Janette Jenkins's Little Bones begins in London's Covent Garden in 1899, and features Jane Stretch, the daughter of a feckless family who take lodgings with a doctor and his wife. Pressed by creditors and the ne'er-do-wells with whom they associate, Jane's parents soon flit leaving their daughters to fend for themselves, and then when the pretty but dim Agnes follows suit, Jane, bright but crippled, is left on her own and the shadow of the workhouse looms large.
Things take a brighter turn when Dr. Swift offers Jane work as his assistant, but it turns out he's a medical man with a particularly narrow specialism, and when the police take an interest in his cases, Jane is implicated too.

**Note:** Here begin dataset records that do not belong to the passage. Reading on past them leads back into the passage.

What follows belongs to an exercise in optimizing a design on an open flow for small area, a short achievable clock period and few clock cycles per item; a production flow would make more cautious choices. RTL that was checked went through simulation tests only; none was proved equivalent to the original. Power and IR drop assume default switching activity.

## masked_byte_pattern_search
module masked_byte_pattern_search (
  input  wire          clk_i,
  input  wire          rst_ni,
  input  wire          cfg_we_i,
  input  wire [5:0]    cfg_pattern_length_i,
  input  wire          in_valid_i,
  output logic         in_ready_o,
  input  wire          mode_i,
  input  wire [4:0]    element_index_i,
  input  wire [7:0]    byte_value_i,
  input  wire          wildcard_req_i,
  input  wire          last_byte_i,
  output logic         out_valid_o,
  input  wire          out_ready_i,
  output logic         found_o,
  output logic [15:0]  match_offset_o
);
Size in the first run: roughly 590 flip-flops, ~23,000 um2 of cells after synthesis.
clock: 7.0 ns
lec_check: 0
cap_margin: 20
core_margin: 2
core_utilization: 50
cts_cluster_diameter: 100
cts_cluster_size: 30
setup_slack_margin: 3.9
slew_margin: 20
synth_hierarchical: 1
standard.sh (not shown) runs the stock make flow with config.mk's settings and CLKGATE_MAP_FILE= SYNTH_SCRIPT=/design/flow/synth_recipe.tcl, a recipe that flattens the netlist after the stock synthesis.
==> flow/flow/run.sh <==
#!/bin/bash
# Layout: the standard flow (standard.sh, with its unchanged synthesis) with two
# changes: the port buffers start as the smallest plain buffer (buf_1) instead of the
# resizer's default pick, and the out_ready_i / in_ready_o pins, joined by the only
# port-to-port path, are placed next to each other. Timing repair resizes the buffers
# that need it. The whole make output goes to flow_make.log in this folder.
set -euo pipefail
bash standard.sh \
  "BUFFER_PORTS_ARGS=-buffer_cell sky130_fd_sc_hd__buf_1" \
  "PLACE_PINS_ARGS=-group_pins {out_ready_i in_ready_o}" \
  finish > flow_make.log 2>&1
Testbench counts at the start, summed over its fixed seeds: cycles 35,837, items 35,633.
==> next run, changes <==
==> flow/run.sh (new file) <==
#!/bin/bash
# synth_recipe.tcl (not shown) runs the flow's synth.tcl, then flattens the netlist and writes it again
# the make line also repeats each setting of config.mk as NAME=value (left out here)
make -C /OpenROAD-flow-scripts/flow DESIGN_CONFIG=/design/flow/config.mk WORK_HOME=/design/flow/orfs CLKGATE_MAP_FILE= SYNTH_SCRIPT=/design/flow/synth_recipe.tcl finish
Settings changed: CORE_UTILIZATION 50 to 40.
removed: flow/flow/run.sh
removed: flow/standard.sh
Cell area went up by 3.8%.
First-iteration DRC count went up by 2.0%.
Fmax barely changes.
Die area went up by 25%.
Setup slack stays flat.
Non-clock buffer count went up by 28.
==> next run, changes <==
Settings changed: CORE_UTILIZATION 40 to 50.
Final area went down by 1.3%. Non-clock buffer count went down by 11. Wire length went up by about 1.2%. Global-route usage went up by 6.5 points. Combinational power barely changes. Count of clock-buffer cells in the layout went down by 3.
==> next run, changes <==
Settings changed: SETUP_SLACK_MARGIN 3.9 to 3.86, TNS_END_PERCENT set to 20.
=>
- via count went down by about 1.8%
- clock skew barely changes
- synthesized cell count is unchanged
- power went down by about 0.8%

* * *

== lane 1 ==
The RTL this note starts from:
==> flow/design.v <==
`default_nettype none
module mbps_pattern_store #(
  parameter int unsigned PatternMax = 32,
  parameter int unsigned IdxW       = 5,
  parameter int unsigned ByteW      = 8
) (
  input  wire                         clk_i,
  input  wire                         load_write_i,
  input  wire [IdxW-1:0]              load_idx_i,
  input  wire [ByteW-1:0]             load_data_i,
  input  wire                         load_wild_i,
  output logic [PatternMax*ByteW-1:0] pat_o,
  output logic [PatternMax-1:0]       wild_o
);
  always_ff @(posedge clk_i) begin
    for (int unsigned k = 0; k < PatternMax; k++) begin
      if (load_write_i && load_idx_i == IdxW'(k)) begin
        pat_o[k*ByteW +: ByteW] <= load_data_i;
        wild_o[k]               <= load_wild_i;
      end
    end
  end
endmodule
`default_nettype wire
`default_nettype none
module mbps_window_match #(
  parameter int unsigned PatternMax = 32,
  parameter int unsigned IdxW       = 5,
  parameter int unsigned ByteW      = 8
) (
  input  wire                         clk_i,
  input  wire                         shift_i,
  input  wire [IdxW:0]                len_i,
  input  wire [ByteW-1:0]             data_i,
  input  wire [PatternMax*ByteW-1:0]  pat_i,
  input  wire [PatternMax-1:0]        wild_i,
  output logic                        match_o
);
  logic [PatternMax*ByteW-1:0] win_q;
  logic [PatternMax-1:0]       tap_ok;
  logic [PatternMax*ByteW-1:0] win_d;
  logic [PatternMax-1:0]       take_new, take_up;
  logic                        keep;
  always_comb begin
    keep = !shift_i;
    for (int unsigned j = 0; j < PatternMax; j++) begin
      take_new[j] = shift_i && (j == PatternMax - 1 || (IdxW + 1)'(j + 1) >= len_i);
      take_up[j]  = shift_i && !(j == PatternMax - 1 || (IdxW + 1)'(j + 1) >= len_i);
    end
    for (int unsigned j = 0; j < PatternMax; j++) begin
      win_d[j*ByteW +: ByteW] = ({ByteW{keep}}        & win_q[j*ByteW +: ByteW]) |
                                ({ByteW{take_new[j]}} & data_i);
      if (j < PatternMax - 1) begin
        win_d[j*ByteW +: ByteW] = win_d[j*ByteW +: ByteW] |
                                  ({ByteW{take_up[j]}} & win_q[(j+1)*ByteW +: ByteW]);
      end
    end
  end
  always_ff @(posedge clk_i) begin
    win_q <= win_d;
  end
  always_comb begin
    for (int unsigned j = 0; j < PatternMax; j++) begin
      tap_ok[j] = ((IdxW + 1)'(j) >= len_i) || wild_i[j] ||
                  (pat_i[j*ByteW +: ByteW] == win_q[j*ByteW +: ByteW]);
    end
    match_o = &tap_ok;
  end
endmodule
`default_nettype wire
`default_nettype none
module masked_byte_pattern_search (
  input  wire          clk_i,
  input  wire          rst_ni,
  input  wire          cfg_we_i,
  input  wire [5:0]    cfg_pattern_length_i,
  input  wire          in_valid_i,
  output logic         in_ready_o,
  input  wire          mode_i,
  input  wire [4:0]    element_index_i,
  input  wire [7:0]    byte_value_i,
  input  wire          wildcard_req_i,
  input  wire          last_byte_i,
  output logic         out_valid_o,
  input  wire          out_ready_i,
  output logic         found_o,
  output logic [15:0]  match_offset_o
);
  localparam int unsigned PatternMax = 32;
  localparam int unsigned IdxW       = 5;
  localparam int unsigned ByteW      = 8;
  localparam int unsigned CountW     = 16;
  localparam logic        ModeScan   = 1'b1;
  logic [5:0]        len_q;
  logic              busy_q;
  logic              in_valid_q, b_scan_q, b_last_q;
  logic              closed_q;    
  logic              rep_q;       
  logic              en_q;        
  logic [CountW-1:0] off_q;       
  logic              out_valid_q, found_q;
  logic              accept, exec, scan, match, hit;
  logic              rep_cur, en_cur, sat;
  logic [CountW-1:0] off_cur;
  logic [CountW:0]   off_inc;
  logic [CountW-1:0] sat_val;
  logic [PatternMax*ByteW-1:0] pat_row;
  logic [PatternMax-1:0]       wild_row;
  always_ff @(posedge clk_i or negedge rst_ni) begin
    if (!rst_ni) begin
      len_q <= 6'd1;
    end else if (cfg_we_i) begin
      if (cfg_pattern_length_i[5]) begin
        len_q <= 6'(PatternMax);
      end else if (cfg_pattern_length_i[4:0] == '0) begin
        len_q <= 6'd1;
      end else begin
        len_q <= cfg_pattern_length_i;
      end
    end
  end
  assign exec       = in_valid_q && (!out_valid_q || out_ready_i);
  assign in_ready_o = !busy_q || out_ready_i;
  assign accept     = in_valid_i && in_ready_o;
  assign scan       = exec && (b_scan_q == ModeScan);
  always_ff @(posedge clk_i or negedge rst_ni) begin
    if (!rst_ni) begin
      in_valid_q <= 1'b0;
    end else begin
      in_valid_q <= in_valid_d;
    end
  end
  always_ff @(posedge clk_i) begin
    if (accept) begin
      b_scan_q <= mode_i;
      b_last_q <= last_byte_i;
    end
  end
  mbps_pattern_store #(
    .PatternMax (PatternMax),
    .IdxW       (IdxW),
    .ByteW      (ByteW)
  ) u_store (
    .clk_i        (clk_i),
    .load_write_i (accept && (mode_i != ModeScan)),
    .load_idx_i   (element_index_i),
    .load_data_i  (byte_value_i),
    .load_wild_i  (wildcard_req_i),
    .pat_o        (pat_row),
    .wild_o       (wild_row)
  );
  mbps_window_match #(
    .PatternMax (PatternMax),
    .IdxW       (IdxW),
    .ByteW      (ByteW)
  ) u_window (
    .clk_i   (clk_i),
    .shift_i (accept && (mode_i == ModeScan)),
    .len_i   (len_q),
    .data_i  (byte_value_i),
    .pat_i   (pat_row),
    .wild_i  (wild_row),
    .match_o (match)
  );
  always_comb begin
    sat_val = ~{10'd0, len_q};
    off_inc = {1'b0, off_q} + (CountW + 1)'(1);
    sat     = en_q && (off_q == sat_val);
    if (closed_q) begin
      rep_cur = 1'b0;
      en_cur  = (len_q == 6'd1);
      off_cur = CountW'(1) - CountW'(len_q);
    end else begin
      rep_cur = rep_q;
      en_cur  = en_q || off_inc[CountW];
      off_cur = (rep_q || sat) ? off_q : off_inc[CountW-1:0];
    end
    hit = !rep_cur && en_cur && match;
  end
  logic in_valid_d, out_valid_d;
  assign in_valid_d  = in_ready_o ? in_valid_i : in_valid_q;
  assign out_valid_d = exec ? (scan && (hit || (b_last_q && !rep_cur)))
                            : (out_valid_q && !out_ready_i);
  always_ff @(posedge clk_i or negedge rst_ni) begin
    if (!rst_ni) begin
      busy_q <= 1'b0;
    end else begin
      busy_q <= in_valid_d && out_valid_d;
    end
  end
  always_ff @(posedge clk_i or negedge rst_ni) begin
    if (!rst_ni) begin
      closed_q    <= 1'b1;
      out_valid_q <= 1'b0;
    end else begin
      if (scan) begin
        closed_q <= b_last_q;
      end
      out_valid_q <= out_valid_d;
    end
  end
  always_ff @(posedge clk_i) begin
    if (scan) begin
      rep_q   <= rep_cur || hit;
      en_q    <= en_cur;
      off_q   <= (b_last_q && !rep_cur && !hit) ? '0 : off_cur;
      found_q <= hit;
    end
  end
  assign out_valid_o    = out_valid_q;
  assign found_o        = found_q;
  assign match_offset_o = off_q;
endmodule
`default_nettype wire
Settings: LEC_CHECK=0, CAP_MARGIN=20, CORE_MARGIN=2, CORE_UTILIZATION=40, SETUP_SLACK_MARGIN=3.5, SLEW_MARGIN=20; clock period 7.0 ns.
run.sh (not shown) runs the stock make flow with config.mk's settings and CLKGATE_MAP_FILE= SYNTH_SCRIPT=/design/flow/synth_recipe.tcl, a recipe that flattens the netlist after the stock synthesis.
Stock flow here: none of the scripts above is used.
diff inputs: lane 1 => lane 2
- swapping 3.5 for 3.9 in SETUP_SLACK_MARGIN
==> results.txt <==
- Per the comparison of lane 2 with lane 1, layout cell share with drive strength beyond 1 moved up, post-layout utilization of the core moved up, ratio of final minimum period to clock period moved down, number of cells after detailed placement level, worst slew slack as a fraction of its limit moved up.
- Lane 2 and lane 1 ended up with nearly the same clock-cell share of area.
Function was not checked in any run of this note: the RTL went through the layout flow alone.

-- afterwards: timing with drivers on the ports --
The flow's constraints put no driver on any port. The routed layouts listed below were extracted and timed again, unchanged, in two steps. Step 1, drivers: a clkbuf_16 drives clk_i and a buf_2 each remaining input, both assumed. Step 2 moves the port delays by t, midway between the first and last clock arrival at a register: inputs arrive t later, outputs are due t later. That takes back most of the time a late clock gives input paths. a / b / c = ideal / step 1 / step 2; a / b = the first two.
run | t (ns) | setup slack, ns | worst hold slack (ns) | worst setup path after step 2 | clock arrival spread, ns
the first run of note 1 | 0.630 | 3.859 / 3.827 / 3.299 | 0.522 / 0.522 / 0.522 | input to register | 0.032 / 0.032
the second run of note 1 | 0.627 | 3.859 / 3.825 / 3.395 | 0.423 / 0.423 / 0.423 | input to register | 0.026 / 0.025
the third run of note 1 | 0.631 | 3.856 / 3.836 / 3.410 | 0.485 / 0.485 / 0.485 | input to register | 0.021 / 0.020
the fourth run of note 1 | 0.641 | 3.852 / 3.821 / 3.275 | 0.492 / 0.492 / 0.492 | input to register | 0.020 / 0.020
lane 1 | 0.688 | 3.635 / 3.640 / 2.976 | 0.494 / 0.494 / 0.494 | input to register | 0.028 / 0.029
lane 2 | 0.676 | 3.822 / 3.797 / 3.178 | 0.493 / 0.493 / 0.493 | input to register | 0.029 / 0.028
After both steps every run listed still meets setup and hold. The setup slack of lane 1, which loses most, moves by +0.005 ns with the drivers and by -0.659 ns with both steps.
This design comes from an exercise in tuning for small area, a short achievable clock period and few clock cycles per item on the open sky130 flow, not from production work. At most, simulation tests tie the RTL to the original design; equivalence was not proved. Function not checked in runs 1 to 5: the RTL went through the layout flow alone. Power figures rest on the tool's default switching activity, not on a simulated workload.

[flow/config.mk]
export PLATFORM = sky130hd
export DESIGN_NAME = header_length_frame_receiver_core
export DESIGN_NICKNAME = header_length_frame_receiver_core
export VERILOG_FILES = /design/flow/design.v
export SDC_FILE = /design/flow/constraint.sdc
export NUM_CORES = 4
export LEC_CHECK = 0
export CAP_MARGIN = 20
export CORE_MARGIN = 2
export CORE_UTILIZATION = 40
export CTS_CLUSTER_DIAMETER = 60
export CTS_CLUSTER_SIZE = 24
export PLACE_DENSITY = 0.72
export SETUP_SLACK_MARGIN = 2.62
export SLEW_MARGIN = 20
export SYNTH_HIERARCHICAL = 1
[flow/constraint.sdc]
create_clock -name core_clock -period 5.0 [get_ports {clock}]
set_input_delay 1.0000 -clock core_clock [delete_from_list [all_inputs] [get_ports {clock}]]
set_output_delay 1.0000 -clock core_clock [all_outputs]
set_load 0.01 [all_outputs]
[flow/design.v]
package hlfr_pkg;
   localparam int BUF_DEPTH_DEF = 256;
   localparam int OPCODE_W = 2;
   localparam int BYTE_W   = 8;
   localparam int INDEX_W  = 8;
   localparam int COUNT_W  = 9;
   localparam int EVENT_W  = 3;
   localparam logic [OPCODE_W-1:0] OP_BYTE    = 2'd0;
   localparam logic [OPCODE_W-1:0] OP_RELEASE = 2'd1;
   localparam logic [OPCODE_W-1:0] OP_READ    = 2'd2;
   localparam logic [EVENT_W-1:0] EV_STORED    = 3'd0;
   localparam logic [EVENT_W-1:0] EV_DROP_DONE = 3'd1;
   localparam logic [EVENT_W-1:0] EV_BAD_FIRST = 3'd2;
   localparam logic [EVENT_W-1:0] EV_BAD_SECND = 3'd3;
   localparam logic [EVENT_W-1:0] EV_OVERFLOW  = 3'd4;
   localparam logic [EVENT_W-1:0] EV_TOO_LONG  = 3'd5;
   localparam logic [EVENT_W-1:0] EV_COMPLETE  = 3'd6;
   localparam logic [EVENT_W-1:0] EV_OTHER_OP  = 3'd7;
   localparam logic [BYTE_W-1:0]  SYNC_FIRST   = 8'h5A;
   localparam logic [BYTE_W-1:0]  SYNC_SECOND  = 8'hA5;
   localparam logic [COUNT_W-1:0] HEADER_BYTES = 9'd3;
   typedef struct packed {
      logic                 frame_done;
      logic [COUNT_W-1:0]   byte_count;
      logic [EVENT_W-1:0]   event_code;
   } hlfr_status_type;
endpackage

I found this an interesting, unusual book with a rhythm of its own: on the face of it it's an atmospheric picture of the tawdry side of Victorian London, but it's also a story which implicitly asks a lot about duty and obedience, responsibility, culpability and matters of conscience. Stylistically there's a lightness and an originality to it, apparent in certain phrasing, in odd but distinctive moments, in the sum of its parts in fact, so that the overall effect seemed to me rather like that of a balloon tethered by a long string: the narrative well-grounded, the moral questions it poses floating aloft, tantalisingly just out of reach.